START Data for this exercise

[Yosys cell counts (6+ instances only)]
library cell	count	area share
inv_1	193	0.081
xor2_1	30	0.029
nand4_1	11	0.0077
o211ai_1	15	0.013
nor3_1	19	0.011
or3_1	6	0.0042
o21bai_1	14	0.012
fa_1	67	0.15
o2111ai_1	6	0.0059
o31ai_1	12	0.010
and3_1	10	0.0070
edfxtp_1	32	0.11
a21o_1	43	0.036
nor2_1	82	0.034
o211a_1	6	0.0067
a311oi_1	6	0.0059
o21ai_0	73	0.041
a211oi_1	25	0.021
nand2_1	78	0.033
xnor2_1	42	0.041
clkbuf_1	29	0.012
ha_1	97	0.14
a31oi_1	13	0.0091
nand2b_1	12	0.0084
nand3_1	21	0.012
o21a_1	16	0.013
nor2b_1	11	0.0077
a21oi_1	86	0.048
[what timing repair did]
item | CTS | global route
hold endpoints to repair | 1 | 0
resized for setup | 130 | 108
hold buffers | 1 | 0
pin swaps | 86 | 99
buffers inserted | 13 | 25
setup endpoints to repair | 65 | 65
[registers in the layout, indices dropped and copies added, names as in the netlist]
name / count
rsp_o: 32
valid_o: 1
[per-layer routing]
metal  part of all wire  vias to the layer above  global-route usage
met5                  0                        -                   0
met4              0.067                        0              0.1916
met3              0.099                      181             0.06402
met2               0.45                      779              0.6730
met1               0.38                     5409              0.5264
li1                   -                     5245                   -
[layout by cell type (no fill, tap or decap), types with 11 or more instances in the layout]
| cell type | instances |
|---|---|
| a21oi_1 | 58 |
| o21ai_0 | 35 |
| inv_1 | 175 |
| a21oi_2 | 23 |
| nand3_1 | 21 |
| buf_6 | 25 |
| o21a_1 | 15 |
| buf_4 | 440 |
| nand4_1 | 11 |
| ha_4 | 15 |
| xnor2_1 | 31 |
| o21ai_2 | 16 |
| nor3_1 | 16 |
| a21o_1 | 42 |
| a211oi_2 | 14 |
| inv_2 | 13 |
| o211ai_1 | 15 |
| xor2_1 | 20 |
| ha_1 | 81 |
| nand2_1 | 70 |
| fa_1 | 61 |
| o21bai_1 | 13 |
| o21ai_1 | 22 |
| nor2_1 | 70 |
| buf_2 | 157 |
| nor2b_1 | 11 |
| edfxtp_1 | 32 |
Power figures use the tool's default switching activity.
**src/common/serial_config.svh**
```systemverilog
// Serial bit timing and register address macros
`ifndef SERIAL_CONFIG_SVH
`define SERIAL_CONFIG_SVH

// Clocks per serial bit, 12 MHz at about 115200 baud
`define SERIAL_CLKS_PER_BIT 104

// Register map
`define SERIAL_ADDR_LED  32'h0200_0000
`define SERIAL_ADDR_DATA 32'h0200_0004

`endif
```
**src/common/serial_pkg.sv**
```systemverilog
// Package with bus and serial vector types and FSM state enums
`default_nettype none

package serial_pkg;

	// Bus fields
	typedef logic [31:0] word_t;
	typedef logic [31:0] addr_t;
	typedef logic [3:0] strb_t;

	// Serial payload and board outputs
	typedef logic [7:0] byte_t;
	typedef logic [4:0] led_t;

	// Counts clocks inside one bit period
	typedef logic [7:0] bit_cnt_t;

	typedef enum logic [1:0] {
		rx_idle,
		rx_start,
		rx_data,
		rx_stop
	} rx_state_t;

	typedef enum logic {
		tx_idle,
		tx_shift
	} tx_state_t;

endpackage

`default_nettype wire

```
**src/logic/serial_io_top.sv**
```systemverilog
// Top level with register block, receiver, receive buffer and transmitter
`timescale 1ns/10ps
`default_nettype none

module serial_io_top import serial_pkg::*; (
	input wire logic clk,
	input wire logic resetn,
	input wire logic mem_valid,
	input wire addr_t mem_addr,
	input wire word_t mem_wdata,
	input wire strb_t mem_wstrb,
	output logic mem_ready,
	output word_t mem_rdata,
	input wire logic rx,
	output logic tx,
	output led_t leds,
	output logic bus_error
);

	logic regs_ready;
	word_t regs_rdata;
	logic uart_wr_valid;
	logic uart_rd_valid;
	byte_t uart_wr_data;
	logic byte_valid;
	byte_t byte_data;
	logic rd_ready;
	word_t rd_data;
	logic tx_ready;

	io_regs regs (
		.clk(clk),
		.resetn(resetn),
		.mem_valid(mem_valid),
		.mem_addr(mem_addr),
		.mem_wdata(mem_wdata),
		.mem_wstrb(mem_wstrb),
		.regs_ready(regs_ready),
		.regs_rdata(regs_rdata),
		.leds(leds),
		.bus_error(bus_error),
		.uart_wr_valid(uart_wr_valid),
		.uart_rd_valid(uart_rd_valid),
		.uart_wr_data(uart_wr_data)
	);

	uart_rx rx_unit (
		.clk(clk),
		.resetn(resetn),
		.rx(rx),
		.byte_valid(byte_valid),
		.byte_data(byte_data)
	);

	uart_rx_buffer rx_buf (
		.clk(clk),
		.resetn(resetn),
		.byte_valid(byte_valid),
		.byte_data(byte_data),
		.rd_valid(uart_rd_valid),
		.rd_ready(rd_ready),
		.rd_data(rd_data)
	);

	uart_tx tx_unit (
		.clk(clk),
		.resetn(resetn),
		.wr_valid(uart_wr_valid),
		.wr_data(uart_wr_data),
		.tx_ready(tx_ready),
		.tx(tx)
	);

	// Only one responder per access
	assign mem_ready = regs_ready | tx_ready | rd_ready;
	assign mem_rdata = rd_ready ? rd_data : regs_rdata;

endmodule

`default_nettype wire

```
**src/logic/io_regs.sv**
```systemverilog
// Address decode, LED register, sticky bus error and serial strobes
`timescale 1ns/10ps
`default_nettype none

`include "serial_config.svh"

module io_regs import serial_pkg::*; (
	input wire logic clk,
	input wire logic resetn,
	input wire logic mem_valid,
	input wire addr_t mem_addr,
	input wire word_t mem_wdata,
	input wire strb_t mem_wstrb,
	output logic regs_ready,
	output word_t regs_rdata,
	output led_t leds,
	output logic bus_error,
	output logic uart_wr_valid,
	output logic uart_rd_valid,
	output byte_t uart_wr_data
);

	logic addr_led;
	logic addr_data;
	logic access;
	logic is_write;
	logic led_hit;

	assign addr_led = mem_addr == `SERIAL_ADDR_LED;
	assign addr_data = mem_addr == `SERIAL_ADDR_DATA;
	assign is_write = |mem_wstrb;

	// Nothing passes once the error is set
	assign access = mem_valid && !bus_error;
	assign led_hit = access && !regs_ready && addr_led;

	// Serial register is served by the UART blocks
	assign uart_wr_valid = access && addr_data && is_write;
	assign uart_rd_valid = access && addr_data && !is_write;
	assign uart_wr_data = mem_wdata[7:0];

	always_ff @(posedge clk) begin
		if (!resetn) begin
			regs_ready <= 1'b0;
			bus_error <= 1'b0;
			leds <= '0;
		end else begin
			regs_ready <= 1'b0;
			if (led_hit) begin
				regs_ready <= 1'b1;
				if (mem_wstrb[0])
					leds <= mem_wdata[4:0];
			end else if (access && !regs_ready && !addr_data) begin
				// unmapped, stays set until reset
				bus_error <= 1'b1;
			end
		end
	end

	// Read returns the value before any write in the same access
	always_ff @(posedge clk) begin
		if (led_hit)
			regs_rdata <= word_t'(leds);
	end

endmodule

`default_nettype wire

```
**src/uart/uart_tx.sv**
```systemverilog
// Serial transmitter with bit-period divider and frame shift register
`timescale 1ns/10ps
`default_nettype none

`include "serial_config.svh"

module uart_tx import serial_pkg::*; (
	input wire logic clk,
	input wire logic resetn,
	input wire logic wr_valid,
	input wire byte_t wr_data,
	output logic tx_ready,
	output logic tx
);

	localparam bit_cnt_t div_last = bit_cnt_t'(`SERIAL_CLKS_PER_BIT - 2);

	bit_cnt_t div_cnt;
	logic div_pre;
	logic div_pulse;
	tx_state_t state;
	logic [8:0] sreg;
	logic [3:0] remain;

	// Free running, one pulse per bit period
	assign div_pre = div_cnt == div_last;

	always_ff @(posedge clk) begin
		if (!resetn) begin
			div_cnt <= '0;
			div_pulse <= 1'b0;
		end else begin
			div_cnt <= div_pulse ? '0 : div_cnt + 1'b1;
			div_pulse <= div_pre;
		end
	end

	always_ff @(posedge clk) begin
		if (!resetn) begin
			state <= tx_idle;
			sreg <= '1;
			remain <= '0;
			tx_ready <= 1'b0;
		end else begin
			// Last clock of the stop bit
			tx_ready <= state == tx_shift && remain == 4'd1 && div_pre;
			if (div_pulse) begin
				case (state)
					tx_idle: begin
						if (wr_valid && !tx_ready) begin
							sreg <= {wr_data, 1'b0};
							remain <= 4'd10;
							state <= tx_shift;
						end
					end
					tx_shift: begin
						sreg <= {1'b1, sreg[8:1]};
						remain <= remain - 1'b1;
						if (remain == 4'd1)
							state <= tx_idle;
					end
					default: state <= tx_idle;
				endcase
			end
		end
	end

	assign tx = sreg[0];

endmodule

`default_nettype wire

```
**src/uart/uart_rx_buffer.sv**
```systemverilog
// Four-byte receive buffer with byte packing and bus pop
`timescale 1ns/10ps
`default_nettype none

module uart_rx_buffer import serial_pkg::*; (
	input wire logic clk,
	input wire logic resetn,
	input wire logic byte_valid,
	input wire byte_t byte_data,
	input wire logic rd_valid,
	output logic rd_ready,
	output word_t rd_data
);

	word_t rbuf;
	logic [3:0] fill;
	logic pop;

	// An arriving byte wins over a read in the same cycle
	assign pop = rd_valid && !rd_ready && !byte_valid;

	always_ff @(posedge clk) begin
		if (!resetn) begin
			fill <= '0;
			rd_ready <= 1'b0;
		end else begin
			rd_ready <= 1'b0;
			if (byte_valid) begin
				fill <= {fill[2:0], 1'b1};
			end else if (pop) begin
				fill <= fill >> 1;
				rd_ready <= 1'b1;
			end
		end
	end

	always_ff @(posedge clk) begin
		if (byte_valid) begin
			// Lowest free lane, nothing is written when full
			case (fill)
				4'b0000: rbuf[7:0] <= byte_data;
				4'b0001: rbuf[15:8] <= byte_data;
				4'b0011: rbuf[23:16] <= byte_data;
				4'b0111: rbuf[31:24] <= byte_data;
				default: rbuf <= rbuf;
			endcase
		end else if (pop) begin
			rbuf <= rbuf >> 8;
			if (fill[0])
				rd_data <= word_t'(rbuf[7:0]);
			else
				rd_data <= '1;
		end
	end

endmodule

`default_nettype wire

```
**src/uart/uart_rx.sv**
```systemverilog
// Serial receiver with input synchronizer and bit-sampling FSM
`timescale 1ns/10ps
`default_nettype none

`include "serial_config.svh"

module uart_rx import serial_pkg::*; (
	input wire logic clk,
	input wire logic resetn,
	input wire logic rx,
	output logic byte_valid,
	output byte_t byte_data
);

	localparam bit_cnt_t half_bit = bit_cnt_t'(`SERIAL_CLKS_PER_BIT / 2 - 1);
	localparam bit_cnt_t full_bit = bit_cnt_t'(`SERIAL_CLKS_PER_BIT - 1);

	logic rx_meta;
	logic rx_sync;
	logic rx_last;
	rx_state_t state;
	bit_cnt_t cnt;
	logic [2:0] bit_idx;
	byte_t shift;

	// Line idles high, so the synchronizer resets to one
	always_ff @(posedge clk) begin
		if (!resetn) begin
			rx_meta <= 1'b1;
			rx_sync <= 1'b1;
			rx_last <= 1'b1;
		end else begin
			rx_meta <= rx;
			rx_sync <= rx_meta;
			rx_last <= rx_sync;
		end
	end

	always_ff @(posedge clk) begin
		if (!resetn) begin
			state <= rx_idle;
			cnt <= '0;
			bit_idx <= '0;
			byte_valid <= 1'b0;
		end else begin
			byte_valid <= 1'b0;
			if (cnt != '0)
				cnt <= cnt - 1'b1;
			case (state)
				rx_idle: begin
					if (rx_last && !rx_sync) begin
						cnt <= half_bit;
						state <= rx_start;
					end
				end
				rx_start: begin
					// Middle of the start bit, a high line here was a glitch
					if (cnt == '0) begin
						if (!rx_sync) begin
							cnt <= full_bit;
							bit_idx <= '0;
							state <= rx_data;
						end else begin
							state <= rx_idle;
						end
					end
				end
				rx_data: begin
					if (cnt == '0) begin
						cnt <= full_bit;
						bit_idx <= bit_idx + 1'b1;
						if (bit_idx == 3'd7)
							state <= rx_stop;
					end
				end
				rx_stop: begin
					// Frames with a low stop bit are discarded
					if (cnt == '0) begin
						byte_valid <= rx_sync;
						state <= rx_idle;
					end
				end
				default: state <= rx_idle;
			endcase
		end
	end

	// LSB first
	always_ff @(posedge clk) begin
		if (state == rx_data && cnt == '0)
			shift <= {rx_sync, shift[7:1]};
	end

	assign byte_data = shift;

endmodule

`default_nettype wire

```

END Data for this exercise

Task requirements =>
Across the entries above, find each line with the word "repair" and please copy it out.

Answer section =>
[what timing repair did]
hold endpoints to repair | 1 | 0
setup endpoints to repair | 65 | 65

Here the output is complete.